果糖激酶(FRK)活性檢測試劑盒 糖代謝

果糖激酶（FRK）活性檢測試劑盒說明書

紫外分光光度法

貨號：BC5920

規格：50T/48S

產品組成：使用前請認真核對試劑體積與瓶內體積是否一致，有疑問請及時聯系索萊寶工作人員。

溶液的配制：

1. 提取液：臨用前將粉劑一溶于提取液中；該試劑為懸濁液，使用前搖勻即可，2-8℃保存12周；

2. 試劑一：試劑放于試劑瓶內玻璃管中。臨用前加入6mL蒸餾水，充分溶解，溶解后的試劑-20℃分裝保存4周，避免反復凍融；

3. 試劑二：試劑放于試劑瓶內玻璃管中。臨用前加入6mL蒸餾水，充分溶解，溶解后的試劑-20℃分裝保存4周，避免反復凍融；

4. 試劑三：試劑放于試劑瓶內玻璃瓶中，臨用前加入6mL蒸餾水溶解，溶解后的試劑2-8℃分裝保存4周；

5. 試劑五工作液：臨用前根據樣本數量按照試劑五：蒸餾水=8μL: 1000μL（共1008μL，約20T）的比例配制，充分混勻，現配現用；

6. 試劑六：臨用前取一支試劑六加入1mL蒸餾水，充分溶解。

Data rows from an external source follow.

File: config.mk
export PLATFORM = sky130hd
export DESIGN_NAME = result_stage
export DESIGN_NICKNAME = d
export VERILOG_FILES = /design/src/hw/vec_alu_pkg.sv /design/src/hw/result_stage.sv
export SDC_FILE = /design/constraint.sdc
export NUM_CORES = 1
export LEC_CHECK = 0
export BUFFER_PORTS_ARGS = -buffer_cell sky130_fd_sc_hd__clkbuf_2
export CAP_MARGIN = 20
export CORE_AREA = 2 2 405 407
export CTS_BUF_LIST = sky130_fd_sc_hd__clkbuf_8
export CTS_CLUSTER_SIZE = 30
export DETAILED_ROUTE_END_ITERATION = 10
export DIE_AREA = 0 0 407 409
export GPL_ROUTABILITY_DRIVEN = 1
export PLACE_DENSITY_LB_ADDON = 0.05
export SYNTH_ARGS = -nofsm -noshare
export SYNTH_HDL_FRONTEND = slang
export SYNTH_SLANG_ARGS = --single-unit
export TNS_END_PERCENT = 10
File: constraint.sdc
create_clock -name clk_i -period 3.8 [get_ports clk_i]
set_clock_uncertainty 0.1 [all_clocks]
set_input_delay 1.14 -clock clk_i [delete_from_list [all_inputs] [get_ports clk_i]]
set_output_delay 1.14 -clock clk_i [all_outputs]
set_load 0.01 [all_outputs]
File: src/hw/vec_alu_pkg.sv
`default_nettype none

package vec_alu_pkg;

	localparam int LANES = 16;
	localparam int LANE_W = 32;
	localparam int VEC_W = LANES * LANE_W;
	localparam int LANE_AW = $clog2(LANES);	// Lane index bits in an address.
	localparam int OP_W = 6;

	// Operation codes. Unlisted codes produce a zero vector.
	localparam logic [OP_W-1:0] OP_OR = 6'd0;
	localparam logic [OP_W-1:0] OP_AND = 6'd1;
	localparam logic [OP_W-1:0] OP_ANDN = 6'd2;
	localparam logic [OP_W-1:0] OP_XOR = 6'd3;
	localparam logic [OP_W-1:0] OP_NOT = 6'd4;
	localparam logic [OP_W-1:0] OP_ADD = 6'd5;
	localparam logic [OP_W-1:0] OP_SUB = 6'd6;
	localparam logic [OP_W-1:0] OP_ASR = 6'd9;
	localparam logic [OP_W-1:0] OP_LSR = 6'd10;
	localparam logic [OP_W-1:0] OP_LSL = 6'd11;
	localparam logic [OP_W-1:0] OP_EQ = 6'd13;
	localparam logic [OP_W-1:0] OP_NE = 6'd14;
	localparam logic [OP_W-1:0] OP_GT = 6'd15;
	localparam logic [OP_W-1:0] OP_GE = 6'd16;
	localparam logic [OP_W-1:0] OP_LT = 6'd17;
	localparam logic [OP_W-1:0] OP_LE = 6'd18;

	// Register map. Vector regions hold one lane word every 4 bytes.
	localparam logic [7:0] ADDR_OP1 = 8'h00;
	localparam logic [7:0] ADDR_OP2 = 8'h40;
	localparam logic [7:0] ADDR_OPCODE = 8'h80;
	localparam logic [7:0] ADDR_CTRL = 8'h84;	// Bit 0 starts an operation.
	localparam logic [7:0] ADDR_STATUS = 8'h88;	// Count in 31:16, done in bit 0.
	localparam logic [7:0] ADDR_RESULT = 8'hC0;

	// A result is either a vector of lane words or a compare mask.
	typedef union packed {
		logic [LANES-1:0][LANE_W-1:0] lanes;
		struct packed {
			logic [VEC_W-LANES-1:0] pad;
			logic [LANES-1:0] mask;	// Bit n belongs to lane n.
		} cmp;
	} vec_result_u;

endpackage

`default_nettype wire
File: src/hw/result_stage.sv
`default_nettype none
`timescale 1ns/100ps

module result_stage (
	input wire clk_i,
	input wire rst_i,
	input wire start_i,
	input wire clear_done_i,
	input wire vec_alu_pkg::vec_result_u result_i,
	output vec_alu_pkg::vec_result_u result_o,
	output logic done_o,
	output logic [15:0] op_count_o
);

	vec_alu_pkg::vec_result_u result_q;
	logic done_q;
	logic [15:0] op_count_q;

	// Captured on the edge after the start write, while the operands are still stable.
	always_ff @(posedge clk_i)
	begin
		if (rst_i)
		begin
			result_q <= '0;
			done_q <= 1'b0;
			op_count_q <= '0;
		end
		else if (start_i)
		begin
			result_q <= result_i;
			done_q <= 1'b1;
			op_count_q <= op_count_q + 16'd1;	// Wraps after 65535 operations.
		end
		else if (clear_done_i)
		begin
			done_q <= 1'b0;	// Result is kept.
		end
	end

	assign result_o = result_q;
	assign done_o = done_q;
	assign op_count_o = op_count_q;

endmodule

`default_nettype wire

==> results.cfg <==
[final_layout]
fillers = 18312
drive_gt1_frac = 0.4307
register_area_um2 = 10590
nets = 3317
fin_area_um2 = 28880
multi_input_area_um2 = 7462
area_growth_pct = 54.96

[timing]
finalHoldViolations = 0
min_period_over_period = 0.7299
setup_tns_ns = 0
slew_headroom = 0.4121
finalSetupViolations = 0
min_period_ns = 2.773
hold_ws_ns = 0.3885
maxSlewViolCount = 0
tightestPinTransition_ns = 0.8819
fmax_mhz = 360.6
grt_setup_unrepaired = no

[die]
dieArea_um2 = 166500
io_pins = 1045
die_h_um = 409
die_x_um = 407
core-area_um2 = 162000
initial_core_util = 0.1150
rows = 148

[synth]
avgSynthCellArea_um2 = 10.75
ys_types = 30
async_reset_ff_frac = 0
synth_top_area_cell = dfxtp_1
ys_ff_latch = 529
synth-simple-area-share = 0.1161
synth_top_area_frac = 0.5683
synthMuxAreaShare = 0.2772
ys_top_cells_by_area = dfxtp_1, mux2i_1, nor2_1
synthesis.nets = 2250
synth_edf_count = 0
synth-seq-area-share = 0.5683
netlist_instances = 1733
synth_xor_area_frac = 0.005170
synth_compound_area_frac = 0.001343
synth_top_family_by_area = multiplexers
synthAdderAreaFrac = 0.0006715
yosys_warnings = 0
synth_flop_cell = dfxtp_1
synth_area_um2 = 18630
synthTopCellsByCount = dfxtp_1, nor2_1, mux2i_1
synth_most_common_cell = dfxtp_1

[critical_path]
worstPathCellList = clkbuf_2
crit_buf_inv = 1
crit_path_end_kind = output pin
path_class = reg -> out
crit_arrival_ns = 1.53
slowest_delay_ns = 0.52
cp_max_fo = 2
cp_slowest_cell = dfxtp_1
required_ns = 2.56
crit_family = flip-flops
start_kind = flop

[placement]
hpwl_um = 72120
placed_area_um2 = 26380
port_buffers = 1044
gp_congestion = 0.7368

[hold_path]
hold_path_class = reg -> reg

[pwr]
power_w = 0.01442
p_leak_nw = 14.56
ir_worst_vdd_uv = 239.5
p_per_area_nw_per_um2 = 499.3

[global_routing]
grt_pass1_vias = 16926
antenna_found_initial = 45
grt_pass1_wl_um = 127700
grt.total_usage = 0.1075
grt_max_degree = 106
overflow = 0

[clock_tree]
cts_tree = done
clkSlewWorstSetupHoldPaths_ns = 0.06
htree_num_levels = 3
cts_sinks = 529
cts-root-buf = clkbuf_8
cts-resized-gates = 0
cts-buffers-inserted = 113
max-clock-path-buffers = 3
cts.hold.buffers_added = 0
cts_setup_buffers = 0
insertion_delay_ns = 0.79

[routing]
wirelength_um = 93660
dr.pass1.iters = 4
drc = 0
wl_per_cell_um = 18.43
num_vias = 16376
drtIter0Drc = 505
viasPerCell = 3.222
ant_nets = 0

[run_status]
status = completed

[job]
cap_violations = 0
power by group:
group          internal, W  leakage (nW)  switching, W
combinational     0.000747          8.79      0.000927
clock              0.00378          1.41       0.00291
sequential         0.00588          4.37      0.000177
flip-flops by register name (all words and copies together), names as in the netlist:
name / cells
result_o: 512
op_count_o: 16
done_o: 1
cells by family (layout without fill, tap and decap cells):
kind of cell / after synthesis / after routing
AOI/OAI and AO/OA: 5 / 5
xor gates and xnor gates: 11 / 11
adders and majority gates: 1 / 1
buffers and inverters: 119 / 1279
DFF: 529 / 529
muxes: 515 / 515
other: 0 / 14
and+or+nand+nor: 553 / 553
layout by cell type, fill, tap and decap left out, types with 2 or more instances in the layout:
cell type   instances
o21ai_0             2
mux2_4              2
inv_1              40
nor2_1            527
buf_8               2
diode_2            14
dfxtp_1           529
xor2_1              3
buf_12             13
nand2_1             5
clkinvlp_4          2
clkbuf_2         1042
clkbuf_8          156
xnor2_1             8
buf_4              12
bufinv_16           2
clkinv_2            5
mux2i_1           513
nand4_1             3
nor4_1              2
nor3_1              4
nand3_1             4
inv_12              4
a21oi_1             3
cell type report:
class | count | share of cell area
Clock inverter | 52 | 0.01096
Sequential cell | 529 | 0.3668
Clock buffer | 156 | 0.07436
Multi-Input combinational cell | 1085 | 0.2584
Antenna cell | 14 | 0.001213
Tap cell | 2175 | 0.09425
Timing Repair Buffer | 1069 | 0.1938
Inverter | 2 | 0.0002600
per-stage QoR:
step           cells  setup slack (ns)  utilization
5_1_grt         5071            0.9269       0.1780
3_5_place_dp    4860             1.158       0.1628
4_1_cts         5068            0.8854       0.1780
6_report        5082             1.027       0.1782
2_1_floorplan   1733             1.542            -
3_3_place_gp    4860             1.182       0.1628
tightest hold or removal path, stage by stage (launching register included):
cell	delay [ns]
dfxtp_1	0.32
mux2i_1	0.07
nor2_1	0.07
path summary, 6_finish.rpt:
path | slack [ns] | end | startpoint | depth (start not counted)
max reg2reg | 2.05 | op_count_o[12] | op_count_o[0] | 5
min | 0.39 | result_o[120] | result_o[120] | 2
max | 1.03 | result_o[73] | result_o[73] | 1
min reg2reg | 0.39 | result_o[120] | result_o[120] | 2
metal layers:
metal,global-route usage,share of wire
met5,0,0.0038
met3,0.06670,0.14
met4,0.03946,0.027
met1,0.1036,0.35
met2,0.1847,0.49
Power figures use the tool's default switching activity.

溶解后的試劑-20℃分裝保存2周，避免反復凍融。（該試劑為凍干試劑，可能存在不同瓶間肉眼觀察試劑量相差較大甚至量很少的現象，此現象不影響使用，實際質量相同）

產品說明：

果糖激酶（Fructokinase，FRK，EC 2.7.1.4）是催化果糖磷酸化的主要酶。果糖激酶可以作為植物的己糖感受器和信號分子，通過影響植物的生長周期來調控植物的代謝和生長發育進程，果糖磷酸化對于維持淀粉生物合成方向具有重要意義。

FRK催化果糖合成6-磷酸果糖，6-磷酸果糖在磷酸己糖異構酶的作用下異構為6-磷酸葡萄糖，6-磷酸葡萄糖脫氫酶進一步催化6-磷酸葡萄糖脫氫生成NADH，NADH在340nm有特征吸收峰。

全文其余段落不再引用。